Washington Township was officially created on 23 January 1840. There was no further division of this township. However, it appears from studying county maps of 1858 and 1862 that some time between those dates, some land (including the village of Loyalton) was taken from Wiconisco Township and added to Washington Township.
Elizabethville Borough was created as a separate government entity within the territory of Washington Township on 28 March 1893. Several villages exist today within Washington Township but were never incorporated to be separate from the township.
The following explanation is from William Henry Egle‘s History of the Counties of Dauphin and Lebanon of the Commonwealth of Pennsylvania, published in Philadelphia in 1883 by Everts and Peck:
Upon the petition of inhabitants of Mifflin Township asking for a division of that township, the court, on 3 September 1845, issued an order to three commissioners to view and report on the propriety of granting the prayer of said petition, who reported that in their opinion a division of said township was necessary, and that they had laid off the following portion of the same to be called Washington [Township], to wit:
“Beginning at a post on the line dividing said township of Mifflin [Township] from Upper Paxtang [Paxton] Township, on the property belonging to Philip Lenker; thence a straight line bearing north seventy-five and a half degrees east fifteen hundred and six perches, or near four and three-quarter miles, to a post on the line dividing said township of Mifflin [Township] from Lykens Township; thence by said line bearing south seven degrees east and about two and three-quarter miles to the top of Berry’s Mountain; thence along the north side of said mountain westward four and three-quarter miles to a stone heap; thence along the Upper Paxtang [Paxton] Township line north seven degrees west two and three-quarter miles to the place of beginning.”

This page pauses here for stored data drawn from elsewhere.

Background: an optimization exercise with open tools, aiming at small area, a short achievable clock period and few clock cycles per item. Do not read the settings as production practice.
In this exercise RTL edits were held to simulation tests only and were not proved equivalent to the original.
Power and IR drop assume default switching activity.

## bark_difference_hash_bits_core
module bark_difference_hash_bits_core #(
    parameter int NUM_BANDS    = 33,
    parameter int ENERGY_WIDTH = 32
) (
    input  logic                          aclk,
    input  logic                          aresetn,
    input  logic                          cfg_valid,
    output logic                          cfg_ready,
    input  bdh_pkg::cfg_idx_t             cfg_index,
    input  logic [bdh_pkg::CFG_DATA_W-1:0] cfg_data,
    input  logic                          s_tvalid,
    output logic                          s_tready,
    input  logic [bdh_pkg::S_TDATA_W-1:0] s_tdata,    
    input  logic [0:0]                    s_tuser,    
    output logic                          m_tvalid,
    input  logic                          m_tready,
    output logic [bdh_pkg::M_TDATA_W-1:0] m_tdata,
    output logic [0:0]                    m_tuser,    
    output logic                          m_tlast     
);
    localparam int NP = 32;      
    localparam int HW = 34;      
    logic [31:0] energy_thr_reg, diff_thr_reg;
    logic [5:0]  toggle_cnt_reg;
    logic        in_v_reg;               
    logic [31:0] in_e_reg;
    logic        in_u_reg;
    logic [5:0]  band_cnt_reg;           
    logic        band0_reg;              
    logic        first_reg;
    logic [31:0] prev_e_reg;
    logic [HW-1:0] a_reg;                
    logic [32:0]   dsel_reg;             
    logic [NP-1:0][32:0] dq;             
    logic          st_v_reg;
    logic [HW-1:0] st_h_reg;             
    logic          st_loud_reg;
    logic [4:0]    st_idx_reg;
    logic [31:0]   hash_acc_reg;
    logic [NP-1:0][HW-1:0] sh;           
    logic [NP-1:0][4:0]    sk;           
    logic [NP-1:0][4:0]    sx;           
  ...
Size in the first run: roughly 130 I/O pins, ~0.14 mm^2 of cells after synthesis.
Settings: LEC_CHECK=0, CAP_MARGIN=20, CORE_MARGIN=2, CORE_UTILIZATION=45, CTS_BUF_LIST=sky130_fd_sc_hd__clkbuf_8, CTS_CLUSTER_DIAMETER=50, CTS_CLUSTER_SIZE=16, SETUP_SLACK_MARGIN=5, SLEW_MARGIN=20; clock period 9.0 ns.
standard.sh (not shown) runs the stock make flow with config.mk's settings and CLKGATE_MAP_FILE= SYNTH_SCRIPT=/design/flow/synth_recipe.tcl, a recipe that flattens the netlist after the stock synthesis.
==> flow/flow/run.sh <==
#!/bin/bash
set -euo pipefail
sed -e 's/SETUP_SLACK_MARGIN=[0-9.]*/SETUP_SLACK_MARGIN=5.8/' standard.sh > standard_margin.sh
grep -q 'SETUP_SLACK_MARGIN=5.8' standard_margin.sh
bash standard_margin.sh > standard_flow.log 2>&1
Testbench counts at the start, summed over its fixed seeds: cycles 7,800, frames 192.
Change:
--- a/flow/design.v
+++ b/flow/design.v
@@ -76,15 +76,14 @@
     logic [31:0] in_e_reg;
     logic        in_u_reg;
     logic [5:0]  band_cnt_reg;           
     logic        band0_reg;              
     logic        first_reg;
     logic [31:0] prev_e_reg;
     logic [HW-1:0] a_reg;                
-    logic [32:0]   dsel_reg;             
     logic [NP-1:0][32:0] dq;             
     logic          st_v_reg;
     logic [HW-1:0] st_h_reg;             
     logic          st_loud_reg;
     logic [4:0]    st_idx_reg;
     logic [31:0]   hash_acc_reg;
     logic [NP-1:0][HW-1:0] sh;           
@@ -109,20 +108,19 @@
     logic        m_valid_reg;
     logic [4:0]  m_rank_reg, m_idx_reg;
     logic        m_tv_reg, m_last_reg;
     logic        q_valid_reg;            
     logic [4:0]  q_rank_reg, q_idx_reg;
     logic        q_tv_reg, q_last_reg;
     logic step_reg, mv_reg, ins_reg, in_take_reg;
-    logic rst_d_reg;                     
     logic step, mv, ins, in_take;
-    assign step    = step_reg && !rst_d_reg;
-    assign mv      = mv_reg && !rst_d_reg;
-    assign ins     = ins_reg && !rst_d_reg;
-    assign in_take = in_take_reg && !rst_d_reg;
+    assign step    = step_reg;
+    assign mv      = mv_reg;
+    assign ins     = ins_reg;
+    assign in_take = in_take_reg;
     assign cfg_ready = 1'b1;
     assign s_tready  = !in_v_reg || in_take;
     logic in_v_n, st_v_n, fc_n, active_n, m_valid_n, q_valid_n, rank0_n, zero_n, band0_n;
     logic step_n, ins_ok_n;
     always_comb begin
         in_v_n    = (s_tvalid && s_tready) || (in_v_reg && !in_take);
         st_v_n    = (in_take && !band0_reg) || (st_v_reg && !ins);
@@ -134,31 +132,31 @@
         end else begin
             m_valid_n = m_valid_reg;
             q_valid_n = q_valid_reg || step;
         end
         rank0_n   = fc_reg || (rank0_reg && !step);
         zero_n    = fc_reg ? (toggle_cnt_reg == 6'd0) : zero_reg;
         band0_n   = in_take ? (!band0_reg && band_cnt_reg == 6'd32) : band0_reg;
+        if (!aresetn) begin
+            in_v_n = 1'b0; st_v_n = 1'b0; fc_n = 1'b0; active_n = 1'b0;
+            m_valid_n = 1'b0; q_valid_n = 1'b0; band0_n = 1'b1;
+        end
         step_n   = active_n && !q_valid_n && (!rank0_n || !m_valid_n);
         ins_ok_n = !fc_n && (!active_n || step_n);
     end
     logic [32:0]   d_new;
     logic [HW-1:0] h_new, a_next;
     logic          loud, first_next;
     assign d_new  = {1'b0, prev_e_reg} - {1'b0, in_e_reg};
     assign h_new  = a_reg - {2'b00, in_e_reg};
     assign loud   = (prev_e_reg > energy_thr_reg) || (in_e_reg > energy_thr_reg);
     assign first_next = band0_reg ? (first_reg || in_u_reg) : first_reg;
-    assign a_next = first_next ? {2'b00, in_e_reg}
-                               : {2'b00, in_e_reg} - {dsel_reg[32], dsel_reg};
-    logic [32:0] dsel_n;
-    always_comb begin
-        if (in_take && !band0_reg) dsel_n = band0_n ? dq[1] : dq[2];
-        else                       dsel_n = band0_n ? dq[0] : dq[1];
-    end
+    assign a_next = {2'b00, in_e_reg}
+                  - (first_next ? {HW{1'b0}}
+                                : (band0_reg ? {dq[0][32], dq[0]} : {dq[1][32], dq[1]}));
     logic h_bit;
     assign h_bit = st_loud_reg && (st_h_reg > {1'b1, 1'b0, diff_thr_reg});
     logic [NP-1:0] lt, gt;               
     genvar gn;
     generate
         for (gn = 0; gn < NP; gn++) begin : g_cmp
             assign lt[gn] = lm_reg[gn] && (sh[gn] < st_h_reg);
@@ -192,15 +190,15 @@
     always_comb begin
         add_at = '0;
         add_at[NP-1] = !moved_reg;
         add_at[NP-2] = moved_reg;
     end
     logic [NP-1:0] cand, win, incl;
     always_comb begin
-        cand = sc;
+        cand = sc & mask_reg;
         incl = cand;
         for (int l = 0; l < 5; l++)
             for (int j = 0; j < NP; j++)
                 if ((j >> l) & 1) incl[j] = incl[j] | incl[((j >> l) << l) - 1];
         win[0] = cand[0];
         for (int j = 1; j < NP; j++) win[j] = cand[j] && !incl[j-1];
     end
@@ -210,15 +208,14 @@
         for (int j = 0; j < NP; j++) win_idx = win_idx | (win[j] ? sx[j] : 5'd0);
     end
     logic [NP-1:0] cnext;
     always_comb begin
         for (int j = 0; j < NP; j++)
             cnext[j] = si[j] ? (sk[j] <= rank_reg) : (sk[j] <= rank1_reg);
         if (pend_reg) cnext[NP-1] = z_reg || one_reg;
-        cnext = cnext & mask_reg;
     end
     always_ff @(posedge aclk) begin
         if (s_tvalid && s_tready) begin
             in_e_reg <= s_tdata;
             in_u_reg <= s_tuser[0];
         end
         if (in_take) begin
@@ -259,15 +256,14 @@
             sk[NP-1] <= 5'd0;
             sx[NP-1] <= st_idx_reg;
         end else begin
             sk[NP-1] <= sk[NP-1] + (add_at[NP-1] ? ksum : 5'd0);
         end
         si[NP-1] <= 1'b0;
         if (fc_reg) sc[NP-1] <= (pl_reg == '0);
-        else if (ins || mv) sc[NP-1] <= 1'b0;
         pl_reg    <= ins ? lt : '0;
         h0_reg    <= h0;
         h1_reg    <= h1;
         moved_reg <= ins;
         if (fc_reg) begin
             z_reg   <= (pl_reg == '0);
             one_reg <= pl_one;
@@ -301,16 +297,14 @@
             rank_reg   <= rank1_reg;
             rank1_reg  <= rank1_reg + 5'd1;
             rank0_reg  <= 1'b0;
             left_reg   <= left_reg - 6'd1;
             mask_reg   <= {1'b0, mask_reg[NP-1:1]};
         end
         pend_reg <= fc_reg;
-        dsel_reg <= dsel_n;
-        rst_d_reg <= !aresetn;
         step_reg    <= step_n;
         mv_reg      <= step_n && !zero_n;
         ins_reg     <= st_v_n && ins_ok_n;
         in_take_reg <= in_v_n && (band0_n || !st_v_n || ins_ok_n);
         if (fc_reg) begin
             rank_reg  <= 5'd0;
             rank1_reg <= 5'd1;
Synthesized area went down by 0.83%.
Utilization rises by 0.11 points.
Hold slack gets better by 33 ps.
Total power fell by 3.1%.
Via count goes down by 2.3%.
Testbench counts after the change, summed over its fixed seeds: cycles 7,800, frames 192.

-- static timing again, ports no longer ideal --
Ports are ideal in the flow. The routed layouts listed here were re-timed in OpenROAD. Step 1, drivers: a clkbuf_16 drives aclk and a buf_2 each remaining input, both assumed. Step 2 also shifts input and output timing later by t, the mid clock arrival at the registers, as if the neighbouring blocks saw the same clock. Three values: ideal, step 1, step 2; two values: the first two.
| run | shift t [ns] | setup WS [ns] | worst setup path after step 2 |
|---|---|---|---|
| the first run | 1.165 | 5.099 / 4.994 / 4.985 | input to register |
| the second run | 1.129 | 5.455 / 5.379 / 5.054 | input to register |
After both steps setup and hold are still met in every run listed. For the second run, which loses most, drivers alone change the setup slack by -0.076 ns; drivers and shift together by -0.401 ns.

The report was confirmed by the court on 23 January 1846. As thus erected the township includes the fairest portion of the Lykens Valley. It is well watered by the Wiconisco Creek, and is a highly productive region. The early history of the township is comprised in that of the valley proper, for within the confines of the township Andrew Lycans, the pioneer, settled and lived.
The issue of the addition of a portion of Wiconisco Township to Washington Township between the years 1858 and 1862 is again present below. It is not mentioned in Egle’s account of the formation of the townships, which was written in 1883.
The 1858 map by William J. Barker of Philadelphia, (above) shows the boundary (red line) between Washington Township and Wiconisco Township with the village of Loyalton (not named) in Wiconisco Township.
The 1862 map by A. Pomeroy of Philadelphia, (above) shows the boundary between Washington Township and Wiconisco Township with the village of Loyalton (named Short Mountain P.O.) in Washington Township. The 1858 boundary is shown as a red line.